Hajdin Ceric Associate Prof. Dipl.-Ing. Dr.techn. Publications

One of the most crucial problems for the microelectronics industry today is the fact that, unlike transistors, interconnect performance does not improve with miniaturization. Moreover, the reduced scale of the interconnect introduces new reliability issues. For interconnects with a half-pitch of several tenths of nanometers, new solutions need to be found.
Interconnect performance when scaling is mainly limited by a phenomenon known as electromigration. Electromigration is a degradation process that is, on a quantum-mechanical level, closely related to the phenomena that give rise to metallic resistance. The momentum transfer from current-carrying electrons to the lattice atoms causes material transport along the interconnect line and induces mechanical stress.

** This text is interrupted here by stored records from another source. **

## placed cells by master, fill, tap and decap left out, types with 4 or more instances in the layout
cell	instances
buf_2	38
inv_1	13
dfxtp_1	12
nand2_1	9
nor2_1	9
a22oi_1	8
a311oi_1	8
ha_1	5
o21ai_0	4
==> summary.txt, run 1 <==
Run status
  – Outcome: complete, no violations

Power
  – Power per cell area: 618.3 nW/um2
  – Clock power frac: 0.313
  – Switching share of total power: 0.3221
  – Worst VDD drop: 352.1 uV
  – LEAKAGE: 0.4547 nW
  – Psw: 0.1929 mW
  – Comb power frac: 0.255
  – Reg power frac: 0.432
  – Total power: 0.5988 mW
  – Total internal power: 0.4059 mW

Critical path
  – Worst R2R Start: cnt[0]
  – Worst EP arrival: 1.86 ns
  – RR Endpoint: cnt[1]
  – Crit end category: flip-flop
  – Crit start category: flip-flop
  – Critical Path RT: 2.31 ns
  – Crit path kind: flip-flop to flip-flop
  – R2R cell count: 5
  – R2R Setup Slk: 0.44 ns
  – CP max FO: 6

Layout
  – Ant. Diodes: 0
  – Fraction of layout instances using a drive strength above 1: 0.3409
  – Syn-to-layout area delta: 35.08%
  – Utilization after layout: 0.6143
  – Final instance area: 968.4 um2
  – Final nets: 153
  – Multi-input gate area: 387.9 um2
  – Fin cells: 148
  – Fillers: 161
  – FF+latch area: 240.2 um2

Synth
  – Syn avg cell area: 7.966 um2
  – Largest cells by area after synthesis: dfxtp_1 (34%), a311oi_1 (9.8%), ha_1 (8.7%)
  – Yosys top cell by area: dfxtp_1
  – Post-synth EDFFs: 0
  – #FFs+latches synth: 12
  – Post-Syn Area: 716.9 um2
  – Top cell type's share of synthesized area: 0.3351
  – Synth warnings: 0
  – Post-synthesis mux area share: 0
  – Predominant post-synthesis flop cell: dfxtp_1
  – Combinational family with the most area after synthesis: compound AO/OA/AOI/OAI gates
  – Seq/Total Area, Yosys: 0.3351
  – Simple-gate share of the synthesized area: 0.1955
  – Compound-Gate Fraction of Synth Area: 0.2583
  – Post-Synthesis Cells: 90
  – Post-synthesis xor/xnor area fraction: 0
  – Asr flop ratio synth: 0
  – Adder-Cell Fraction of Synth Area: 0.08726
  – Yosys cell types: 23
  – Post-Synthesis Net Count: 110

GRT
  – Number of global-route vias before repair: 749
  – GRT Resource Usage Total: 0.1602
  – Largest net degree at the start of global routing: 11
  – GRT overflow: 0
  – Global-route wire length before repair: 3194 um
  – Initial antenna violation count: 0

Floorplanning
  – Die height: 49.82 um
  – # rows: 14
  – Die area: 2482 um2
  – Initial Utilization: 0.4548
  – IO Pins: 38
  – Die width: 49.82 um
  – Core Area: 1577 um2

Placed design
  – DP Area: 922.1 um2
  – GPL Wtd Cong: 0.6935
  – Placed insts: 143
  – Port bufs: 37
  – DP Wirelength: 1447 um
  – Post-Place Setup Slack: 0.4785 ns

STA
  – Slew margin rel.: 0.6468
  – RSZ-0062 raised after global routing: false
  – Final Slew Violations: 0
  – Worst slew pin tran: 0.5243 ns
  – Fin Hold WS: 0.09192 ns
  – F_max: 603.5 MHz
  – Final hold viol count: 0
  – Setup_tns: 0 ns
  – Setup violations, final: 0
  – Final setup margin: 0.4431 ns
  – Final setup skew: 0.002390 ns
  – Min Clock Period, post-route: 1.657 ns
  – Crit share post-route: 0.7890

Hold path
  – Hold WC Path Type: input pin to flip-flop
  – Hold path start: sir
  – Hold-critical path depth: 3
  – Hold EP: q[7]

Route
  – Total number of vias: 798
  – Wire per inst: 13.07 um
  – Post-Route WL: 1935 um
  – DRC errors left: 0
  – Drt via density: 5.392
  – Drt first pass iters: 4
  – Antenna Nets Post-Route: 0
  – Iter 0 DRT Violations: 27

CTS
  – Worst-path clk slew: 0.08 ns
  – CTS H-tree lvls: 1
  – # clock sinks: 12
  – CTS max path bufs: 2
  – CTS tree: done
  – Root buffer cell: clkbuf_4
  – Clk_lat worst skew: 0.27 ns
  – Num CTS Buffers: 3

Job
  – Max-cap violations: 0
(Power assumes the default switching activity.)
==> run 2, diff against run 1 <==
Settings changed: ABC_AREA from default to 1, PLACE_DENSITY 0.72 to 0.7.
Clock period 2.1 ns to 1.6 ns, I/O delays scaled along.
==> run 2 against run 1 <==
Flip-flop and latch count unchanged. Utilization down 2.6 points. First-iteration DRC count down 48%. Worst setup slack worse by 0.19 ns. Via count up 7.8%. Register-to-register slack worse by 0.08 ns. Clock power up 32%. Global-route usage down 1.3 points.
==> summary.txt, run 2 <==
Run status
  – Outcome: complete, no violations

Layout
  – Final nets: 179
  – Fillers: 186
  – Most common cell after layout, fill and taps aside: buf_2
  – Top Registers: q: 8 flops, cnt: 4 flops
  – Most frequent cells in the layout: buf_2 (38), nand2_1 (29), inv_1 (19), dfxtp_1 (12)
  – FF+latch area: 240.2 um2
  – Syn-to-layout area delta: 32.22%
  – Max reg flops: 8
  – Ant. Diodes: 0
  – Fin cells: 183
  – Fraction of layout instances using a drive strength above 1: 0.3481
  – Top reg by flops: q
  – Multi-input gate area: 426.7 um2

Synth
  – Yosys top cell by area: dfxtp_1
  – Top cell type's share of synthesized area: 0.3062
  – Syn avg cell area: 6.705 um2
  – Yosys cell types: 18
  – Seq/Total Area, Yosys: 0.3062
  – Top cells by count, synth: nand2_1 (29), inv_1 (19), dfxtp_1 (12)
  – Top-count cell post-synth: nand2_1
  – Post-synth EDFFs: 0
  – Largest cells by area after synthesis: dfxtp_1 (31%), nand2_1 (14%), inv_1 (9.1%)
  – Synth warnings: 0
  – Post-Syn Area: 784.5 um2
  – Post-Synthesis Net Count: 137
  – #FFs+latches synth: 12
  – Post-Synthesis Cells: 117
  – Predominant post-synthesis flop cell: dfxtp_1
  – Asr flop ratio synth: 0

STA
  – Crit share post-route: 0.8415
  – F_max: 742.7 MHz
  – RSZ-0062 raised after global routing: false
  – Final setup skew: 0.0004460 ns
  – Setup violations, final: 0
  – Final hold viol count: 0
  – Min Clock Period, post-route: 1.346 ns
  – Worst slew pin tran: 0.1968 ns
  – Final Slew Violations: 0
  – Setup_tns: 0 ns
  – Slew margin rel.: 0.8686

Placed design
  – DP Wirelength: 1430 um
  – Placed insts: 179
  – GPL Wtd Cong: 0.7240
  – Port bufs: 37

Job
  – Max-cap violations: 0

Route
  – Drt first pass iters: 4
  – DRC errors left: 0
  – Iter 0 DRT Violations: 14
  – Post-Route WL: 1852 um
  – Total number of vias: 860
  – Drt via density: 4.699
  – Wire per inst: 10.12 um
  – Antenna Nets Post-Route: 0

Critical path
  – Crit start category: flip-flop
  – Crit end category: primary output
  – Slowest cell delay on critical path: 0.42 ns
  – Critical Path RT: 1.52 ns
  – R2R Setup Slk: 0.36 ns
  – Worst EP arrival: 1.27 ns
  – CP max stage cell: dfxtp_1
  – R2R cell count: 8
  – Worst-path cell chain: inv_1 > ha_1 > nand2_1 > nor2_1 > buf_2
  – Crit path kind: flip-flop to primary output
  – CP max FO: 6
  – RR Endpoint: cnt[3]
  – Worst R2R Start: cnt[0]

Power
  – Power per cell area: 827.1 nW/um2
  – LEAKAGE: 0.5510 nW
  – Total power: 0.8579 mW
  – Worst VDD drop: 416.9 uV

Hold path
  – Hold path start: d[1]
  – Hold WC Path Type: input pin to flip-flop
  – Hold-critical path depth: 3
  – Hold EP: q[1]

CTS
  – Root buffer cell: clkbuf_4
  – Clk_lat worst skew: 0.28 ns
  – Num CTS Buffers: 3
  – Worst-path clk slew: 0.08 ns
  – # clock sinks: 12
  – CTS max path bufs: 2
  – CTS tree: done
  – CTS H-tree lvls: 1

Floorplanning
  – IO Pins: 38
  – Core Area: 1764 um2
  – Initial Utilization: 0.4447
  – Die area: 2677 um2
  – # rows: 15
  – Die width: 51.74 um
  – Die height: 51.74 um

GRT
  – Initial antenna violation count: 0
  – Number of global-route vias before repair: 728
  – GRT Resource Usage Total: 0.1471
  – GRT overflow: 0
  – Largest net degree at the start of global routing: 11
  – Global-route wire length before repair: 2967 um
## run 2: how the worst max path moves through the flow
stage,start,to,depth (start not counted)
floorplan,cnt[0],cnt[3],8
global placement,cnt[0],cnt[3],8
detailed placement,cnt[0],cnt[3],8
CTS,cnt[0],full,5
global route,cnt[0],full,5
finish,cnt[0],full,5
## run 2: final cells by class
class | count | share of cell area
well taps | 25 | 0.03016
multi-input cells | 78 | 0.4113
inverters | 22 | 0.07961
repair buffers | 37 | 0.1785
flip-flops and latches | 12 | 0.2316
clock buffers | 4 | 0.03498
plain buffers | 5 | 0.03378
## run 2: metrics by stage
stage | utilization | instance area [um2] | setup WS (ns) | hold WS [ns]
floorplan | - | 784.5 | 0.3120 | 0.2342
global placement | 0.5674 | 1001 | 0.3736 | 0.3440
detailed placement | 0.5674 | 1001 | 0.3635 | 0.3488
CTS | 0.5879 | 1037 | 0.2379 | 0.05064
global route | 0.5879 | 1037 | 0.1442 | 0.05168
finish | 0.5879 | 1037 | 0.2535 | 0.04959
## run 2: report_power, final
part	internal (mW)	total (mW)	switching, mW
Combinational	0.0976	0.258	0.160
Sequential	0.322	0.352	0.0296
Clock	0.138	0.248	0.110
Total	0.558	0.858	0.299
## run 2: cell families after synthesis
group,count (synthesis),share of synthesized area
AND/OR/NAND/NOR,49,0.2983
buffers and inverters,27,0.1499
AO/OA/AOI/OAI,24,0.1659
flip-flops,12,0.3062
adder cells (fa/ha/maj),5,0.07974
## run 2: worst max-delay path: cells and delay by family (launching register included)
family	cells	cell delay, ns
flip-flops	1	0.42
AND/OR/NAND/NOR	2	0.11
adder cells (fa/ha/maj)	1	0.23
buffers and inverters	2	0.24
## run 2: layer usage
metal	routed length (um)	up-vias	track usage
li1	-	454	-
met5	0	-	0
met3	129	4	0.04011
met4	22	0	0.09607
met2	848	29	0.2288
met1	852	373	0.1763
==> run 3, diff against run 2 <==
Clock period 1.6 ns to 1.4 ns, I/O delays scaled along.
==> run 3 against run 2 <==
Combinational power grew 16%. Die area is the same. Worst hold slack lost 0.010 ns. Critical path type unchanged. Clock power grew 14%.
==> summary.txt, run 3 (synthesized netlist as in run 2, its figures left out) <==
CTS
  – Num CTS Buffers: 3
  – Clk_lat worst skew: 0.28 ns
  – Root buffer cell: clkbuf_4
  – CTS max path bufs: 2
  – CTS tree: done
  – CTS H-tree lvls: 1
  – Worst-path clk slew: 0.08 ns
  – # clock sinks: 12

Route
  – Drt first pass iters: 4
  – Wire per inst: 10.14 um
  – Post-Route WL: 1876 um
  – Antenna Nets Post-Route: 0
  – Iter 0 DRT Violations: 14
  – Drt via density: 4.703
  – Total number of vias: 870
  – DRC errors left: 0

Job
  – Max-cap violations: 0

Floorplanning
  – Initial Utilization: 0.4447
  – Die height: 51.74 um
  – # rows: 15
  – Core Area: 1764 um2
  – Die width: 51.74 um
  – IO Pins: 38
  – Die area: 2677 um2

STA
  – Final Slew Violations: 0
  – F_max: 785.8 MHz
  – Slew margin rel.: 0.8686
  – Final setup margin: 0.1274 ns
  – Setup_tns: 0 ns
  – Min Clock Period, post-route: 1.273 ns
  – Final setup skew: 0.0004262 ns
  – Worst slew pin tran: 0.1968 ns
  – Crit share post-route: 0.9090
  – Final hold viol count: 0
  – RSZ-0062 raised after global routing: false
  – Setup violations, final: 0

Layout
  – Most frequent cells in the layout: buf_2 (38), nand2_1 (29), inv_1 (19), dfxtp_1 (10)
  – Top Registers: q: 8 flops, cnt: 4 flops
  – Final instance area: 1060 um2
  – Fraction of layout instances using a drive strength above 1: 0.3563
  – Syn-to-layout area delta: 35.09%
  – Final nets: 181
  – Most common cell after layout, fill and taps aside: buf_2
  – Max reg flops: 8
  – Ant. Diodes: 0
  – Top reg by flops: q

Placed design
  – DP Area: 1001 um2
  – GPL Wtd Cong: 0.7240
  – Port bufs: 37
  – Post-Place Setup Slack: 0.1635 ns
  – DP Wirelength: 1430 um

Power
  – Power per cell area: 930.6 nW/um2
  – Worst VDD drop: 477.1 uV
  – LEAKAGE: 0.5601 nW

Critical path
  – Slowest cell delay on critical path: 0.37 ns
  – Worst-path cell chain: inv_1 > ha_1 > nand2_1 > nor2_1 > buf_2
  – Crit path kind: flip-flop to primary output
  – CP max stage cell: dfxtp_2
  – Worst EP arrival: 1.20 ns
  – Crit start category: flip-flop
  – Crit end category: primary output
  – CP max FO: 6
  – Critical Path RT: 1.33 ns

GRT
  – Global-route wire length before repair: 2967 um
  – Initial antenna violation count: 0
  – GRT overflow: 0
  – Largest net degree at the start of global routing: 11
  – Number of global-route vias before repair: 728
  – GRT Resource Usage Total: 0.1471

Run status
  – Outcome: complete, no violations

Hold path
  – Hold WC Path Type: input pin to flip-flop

Accordingly, there are two ways to improve interconnect performance and electromigration reliability. The first one is the modification of copper technology and the second is the introduction of metals other than copper with corresponding new technologies. The modification of copper technology includes the application of new or modified deposition processes and new materials for capping and barrier layers.

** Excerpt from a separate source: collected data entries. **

--- src/rtl/regbank_pkg.sv ---
// Shared register-bank parameters used by the bank itself and by its
// write-back arbiter.
package regbank_pkg;

   localparam int DATA_W   = 32;
   localparam int ADDR_W   = 5;
   localparam int NUM_REGS = 32;

   localparam logic [4:0] ZERO_REG = 5'd0;

endpackage

--- src/rtl/regbank_wb_arbiter_rr.sv ---
// Round-robin arbiter: one-hot grant to the first requester at or after the
// rotating pointer; the pointer moves past the winner on every grant.
module rr_arbiter #(
   parameter int NUM_REQ = 2
) (
   input  logic               clk,
   input  logic               rst_n,
   input  logic [NUM_REQ-1:0] req,
   output logic [NUM_REQ-1:0] gnt
);

   localparam int PTR_W = (NUM_REQ > 1) ? $clog2(NUM_REQ) : 1;

   logic [PTR_W-1:0] ptr_q;
   logic [PTR_W-1:0] ptr_d;
   logic [PTR_W-1:0] win;
   logic             found;

   always_comb begin
      int unsigned idx;
      gnt   = '0;
      found = 1'b0;
      win   = '0;
      idx   = 0;
      for (int unsigned off = 0; off < NUM_REQ; off++) begin
         idx = (32'(ptr_q) + off) % NUM_REQ;
         if (!found && req[idx]) begin
            gnt[idx] = 1'b1;
            found    = 1'b1;
            win      = PTR_W'(idx);
         end
      end
      // No grant may be visible while the block is held in reset.
      if (!rst_n) begin
         gnt   = '0;
         found = 1'b0;
      end
   end

   always_comb begin
      ptr_d = ptr_q;
      if (found) begin
         ptr_d = (win == PTR_W'(NUM_REQ - 1)) ? '0 : win + 1'b1;
      end
   end

   always_ff @(posedge clk) begin
      if (!rst_n) ptr_q <= '0;
      else        ptr_q <= ptr_d;
   end

endmodule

In addition, new intermetal dielectrics have been considered. Through numerous experiments and related studies, we have a clearer picture of how these modifications actually influence electromigration reliability. Generally, new materials attached to copper produce new types of interfaces that reduce electromigration-induced material transport. Deposition processes also influence the structure of these interfaces and, additionally, the copper microstructure. In this year's project, we applied multilevel modeling (refer to Fig. 1) and simulation approaches to determine the main electromigration-related reliability issues for aggressively downscaled interconnects in the range of 10 nm and below for use in present and future technologies. At the top level, the moderate portions of the interconnect layout, including metallization, interface layers and dielectrics, were studied by the application of continuum models.
Models that also describe the grain boundaries and interfaces were applied. At the more precise, atomistic level, molecular dynamics and density functional theory methods were applied to determine the crucial parameters for characterization of material transport along grain boundaries and interfaces, specifically diffusivity coefficients and effective valences. These parameters were subsequently used for the parametrization of the top-level continuum models.
The theoretical part of the project focused on the investigation of electromigration in the grain boundaries and at interfaces. The goal was the development and application of numerically efficient and predictive calculations of effective valences. The effective valence strongly depends on the local atomistic configuration, and it is always calculated along some characteristic atomic migration path (see Fig. 2).
To achieve a satisfactory level of understanding of electromigration-induced interconnect degradation, theoretical work with modeling/simulation and experimental studies are jointly required. Such an understanding can act as a solid base for designing more reliable interconnects.

Fig. 1: The multilevel approach for electromigration modeling. Continuum-level models predict interconnect resistance change and failure time. Atomistic-level models provide parametrization of continuum models.

Fig. 2: The jumping path of a copper atom between positions B and A.